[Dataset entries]
Segment Open

From an optimization exercise on the open Yosys and OpenROAD flow, aimed at small area, a short achievable clock period and few clock cycles per item; shortcuts taken in it are not production practice. RTL that was checked went through simulation tests only; none was proved equivalent to the original. The RTL of runs 1 and 2 was laid out without a check of its function. Power is estimated from default activity; no workload was simulated.

<file path="flow/flow/run.sh">
#!/bin/bash
# Standard ORFS layout, with plain buffers (instead of delay buffers) on the ports.
set -euo pipefail
bash standard.sh "BUFFER_PORTS_ARGS=-buffer_cell sky130_fd_sc_hd__buf_1" finish > standard.log 2>&1
</file>
<file path="flow/standard.sh">
#!/bin/bash
# synth_recipe.tcl (not shown) runs the flow's synth.tcl, then flattens the netlist and writes it again
# the make line also repeats each setting of config.mk as NAME=value (left out here)
make -C /OpenROAD-flow-scripts/flow DESIGN_CONFIG=/design/flow/config.mk WORK_HOME=/design/flow/orfs CLKGATE_MAP_FILE= SYNTH_SCRIPT=/design/flow/synth_recipe.tcl "${@:-finish}"
</file>
<file path="flow/config.mk">
export PLATFORM = sky130hd
export DESIGN_NAME = mant_norm_pipe
export DESIGN_NICKNAME = mant_norm_pipe
export VERILOG_FILES = /design/flow/design.v
export SDC_FILE = /design/flow/constraint.sdc
export NUM_CORES = 4
export LEC_CHECK = 0
export ABC_AREA = 1
export CAP_MARGIN = 20
export CORE_MARGIN = 2
export CORE_UTILIZATION = 40
export SLEW_MARGIN = 20
</file>
<file path="flow/constraint.sdc">
create_clock -name core_clock -period 7.0 [get_ports {clk}]
set_input_delay 1.4000 -clock core_clock [delete_from_list [all_inputs] [get_ports {clk}]]
set_output_delay 1.4000 -clock core_clock [all_outputs]
set_load 0.01 [all_outputs]
</file>
This is an optimization exercise on Yosys and OpenROAD, whose aim is a short achievable clock period and few clock cycles per item, not a production implementation. Function was checked by simulation only, so behaviour that the tests miss may differ from the original. Power figures rest on the tool's default switching activity, not on a simulated workload.

job 6054:
// cpu_top
module cpu_top (
	input logic clk,
	input logic rst_n,
	output logic mem_rd,
	output logic mem_wr,
	output logic [31:0] mem_addr,
	output logic [31:0] mem_wdata,
	input logic [31:0] mem_rdata
);
For scale: roughly 8900 cells after synthesis, ~2300 flip-flops, about 100 I/O pins, about 110000 um2 of cells after synthesis.
Settings: LEC_CHECK=0, CAP_MARGIN=20, CELL_PAD_IN_SITES_DETAIL_PLACEMENT=1, CELL_PAD_IN_SITES_GLOBAL_PLACEMENT=1, CORE_MARGIN=2, CORE_UTILIZATION=25, PLACE_DENSITY=0.5, SLEW_MARGIN=20; clock period 10.0 ns.
standard.sh (not shown) runs the stock make flow with config.mk's settings and CLKGATE_MAP_FILE= SYNTH_SCRIPT=/design/flow/synth_recipe.tcl, a recipe that flattens the netlist after the stock synthesis.
==> flow/flow/run.sh <==
#!/bin/bash
# Standard layout, with timing repair aimed well below the 10 ns clock and
# free to resize cells across footprints.
set -euo pipefail
MARGIN=$(cat flow/margin.txt)
bash standard.sh SETUP_SLACK_MARGIN=$MARGIN MATCH_CELL_FOOTPRINT=0 finish > standard_flow.log 2>&1
==> flow/flow/margin.txt <==
7.0
Testbench counts of job 6054, summed over its fixed seeds: cycles 22,486, instrs 16,221.
Inputs modified between job 6054 and job 7594:
--- a/flow/design.v
+++ b/flow/design.v
@@ -149,17 +149,17 @@
 	parameter cpu_pkg::word_t RESET_PC = '0
 ) (
 	input logic CLK,
 	input logic rst_n,
 	output cpu_pkg::mem_req_t mem_req,
 	input cpu_pkg::word_t mem_rdata
 );
 	localparam int IB_DEPTH = 4;
-	localparam int BTB_BITS = 4;
+	localparam int BTB_BITS = 3;
 	localparam int BTB_N = 1 << BTB_BITS;
 	logic mr_rd;
 	logic mr_wr;
 	logic mr_fetch;
 	logic mr_load;
 	cpu_pkg::word_t mr_addr;
 	cpu_pkg::word_t mr_wdata;
 	cpu_pkg::reg_idx_t mr_ldest;
@@ -389,27 +389,35 @@
 	logic fe_a;
 	logic fe_b;
 	logic stall_a;
 	logic stall_b;
 	logic d_stall;
 	logic d_go;
 	cpu_pkg::word_t d_a;
 	cpu_pkg::word_t d_b;
-	assign fe_a = e_wen && (e_dest == rs);
-	assign fe_b = e_wen && (e_dest == rt);
-	assign stall_a = ir_use_rs && ((e_load && e_dest == rs) || (mr_load && mr_ldest == rs));
-	assign stall_b = ir_use_rt && ((e_load && e_dest == rt) || (mr_load && mr_ldest == rt));
+	logic hz_e_a;
+	logic hz_e_b;
+	logic hz_m_a;
+	logic hz_m_b;
+	logic hz_w_a;
+	logic hz_w_b;
+	logic hz_l_a;
+	logic hz_l_b;
+	assign fe_a = hz_e_a;
+	assign fe_b = hz_e_b;
+	assign stall_a = ir_use_rs && hz_l_a;
+	assign stall_b = ir_use_rt && hz_l_b;
 	assign d_stall = d_v && (stall_a || stall_b);
 	always_comb begin
-		if (m_wen && m_dest == rs) d_a = m_res;
-		else if (w_load && w_dest == rs) d_a = mem_rdata;
+		if (hz_m_a) d_a = m_res;
+		else if (hz_w_a) d_a = mem_rdata;
 		else d_a = rf_a;
-		if (m_wen && m_dest == rt) d_b = m_res;
-		else if (w_load && w_dest == rt) d_b = mem_rdata;
+		if (hz_m_b) d_b = m_res;
+		else if (hz_w_b) d_b = mem_rdata;
 		else d_b = rf_b;
 	end
 	logic d_pred;
 	cpu_pkg::pc_t d_pc1;
 	cpu_pkg::pc_t d_btgt;
 	cpu_pkg::pc_t d_alt;
 	assign d_pred = dc_bne ^ (rs == rt);
 	assign d_pc1 = d_pc + 10'd1;
@@ -558,16 +566,45 @@
 				q_npc[i] = r_npc;
 				q_noff[i] = r_noff;
 				q_nseq[i] = r_nseq;
 			end
 		end
 		if (ib_v[IB_DEPTH-1]) q_v[IB_DEPTH] = r_fetch;
 	end
 	assign pop = (!d_v || !d_stall) && q_v[0];
+	cpu_pkg::reg_idx_t n_rs;
+	cpu_pkg::reg_idx_t n_rt;
+	logic n_e_wen;
+	logic n_e_load;
+	assign n_rs = pop ? q_ins[0][25:21] : rs;
+	assign n_rt = pop ? q_ins[0][20:16] : rt;
+	assign n_e_wen = d_v && !d_stall && dc_wen && !dc_load;
+	assign n_e_load = d_v && !d_stall && dc_load;
+	always_ff @(posedge CLK or negedge rst_n) begin
+		if (!rst_n) begin
+			hz_e_a <= 1'b0;
+			hz_e_b <= 1'b0;
+			hz_m_a <= 1'b0;
+			hz_m_b <= 1'b0;
+			hz_w_a <= 1'b0;
+			hz_w_b <= 1'b0;
+			hz_l_a <= 1'b0;
+			hz_l_b <= 1'b0;
+		end else begin
+			hz_e_a <= n_e_wen && dc_dest == n_rs;
+			hz_e_b <= n_e_wen && dc_dest == n_rt;
+			hz_m_a <= e_wen && e_dest == n_rs;
+			hz_m_b <= e_wen && e_dest == n_rt;
+			hz_w_a <= mr_load && mr_ldest == n_rs;
+			hz_w_b <= mr_load && mr_ldest == n_rt;
+			hz_l_a <= (n_e_load && dc_dest == n_rs) || (e_load && e_dest == n_rs);
+			hz_l_b <= (n_e_load && dc_dest == n_rt) || (e_load && e_dest == n_rt);
+		end
+	end
 	logic q_use_rs;
 	logic q_use_rt;
 	always_comb begin
 		q_use_rs = 1'b0;
 		q_use_rt = 1'b0;
 		case (q_ins[0][31:26])
 			cpu_pkg::OP_RTYPE: begin
 				case (q_ins[0][5:0])
==> run summary <==
Summary of job 7594 over job 6054: final wirelength grew by about 2.5%; post-route clock period utilization shrank by 0.77 points. Job 7594 — fraction of standard cell area that is sequential 2.0 points lower, job 6054 as reference. In the metrics for job 6054 and job 7594, the one carrying the lower synthesized netlist net count is job 6054. Via-per-instance ratio was higher in the run labelled job 7594. [compare] base=job 6054 new=job 7594: total power lower; setup slack increased by 77 ps relative to the old numbers; netlist area before placement now sits lower.
Testbench counts of job 7594, summed over its fixed seeds: cycles 22,486, instrs 16,221.

[what the ideal ports hide]
Ports are ideal in the flow. The routed layouts listed here were re-timed in OpenROAD.
Step 1, drivers: a clkbuf_16 drives clk and a buf_2 each remaining input, both assumed.
Step 2 moves the port delays by t, midway between the first and last clock arrival at a register: inputs arrive t later, outputs are due t later. That takes back most of the time a late clock gives input paths.
Slacks: ideal / step 1 / step 2; pairs: ideal / step 1.
| run | shift t [ns] | slack for setup (ns) | clock arrival spread, ns |
|---|---|---|---|
| job 6054 | 1.031 | 6.400 / 6.355 / 5.591 | 0.094 / 0.094 |
| job 7594 | 1.060 | 6.477 / 6.380 / 5.696 | 0.149 / 0.149 |
After both steps every run listed still meets setup and hold. The setup slack of job 6054, which loses most, moves by -0.045 ns with the drivers and by -0.809 ns with both steps.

Segment Closed

# Task brief
Look over the records. Copy the lines that include the word "short".

# Output of the exercise
From an optimization exercise on the open Yosys and OpenROAD flow, aimed at small area, a short achievable clock period and few clock cycles per item; shortcuts taken in it are not production practice. RTL that was checked went through simulation tests only; none was proved equivalent to the original. The RTL of runs 1 and 2 was laid out without a check of its function. Power is estimated from default activity; no workload was simulated.
This is an optimization exercise on Yosys and OpenROAD, whose aim is a short achievable clock period and few clock cycles per item, not a production implementation. Function was checked by simulation only, so behaviour that the tests miss may differ from the original. Power figures rest on the tool's default switching activity, not on a simulated workload.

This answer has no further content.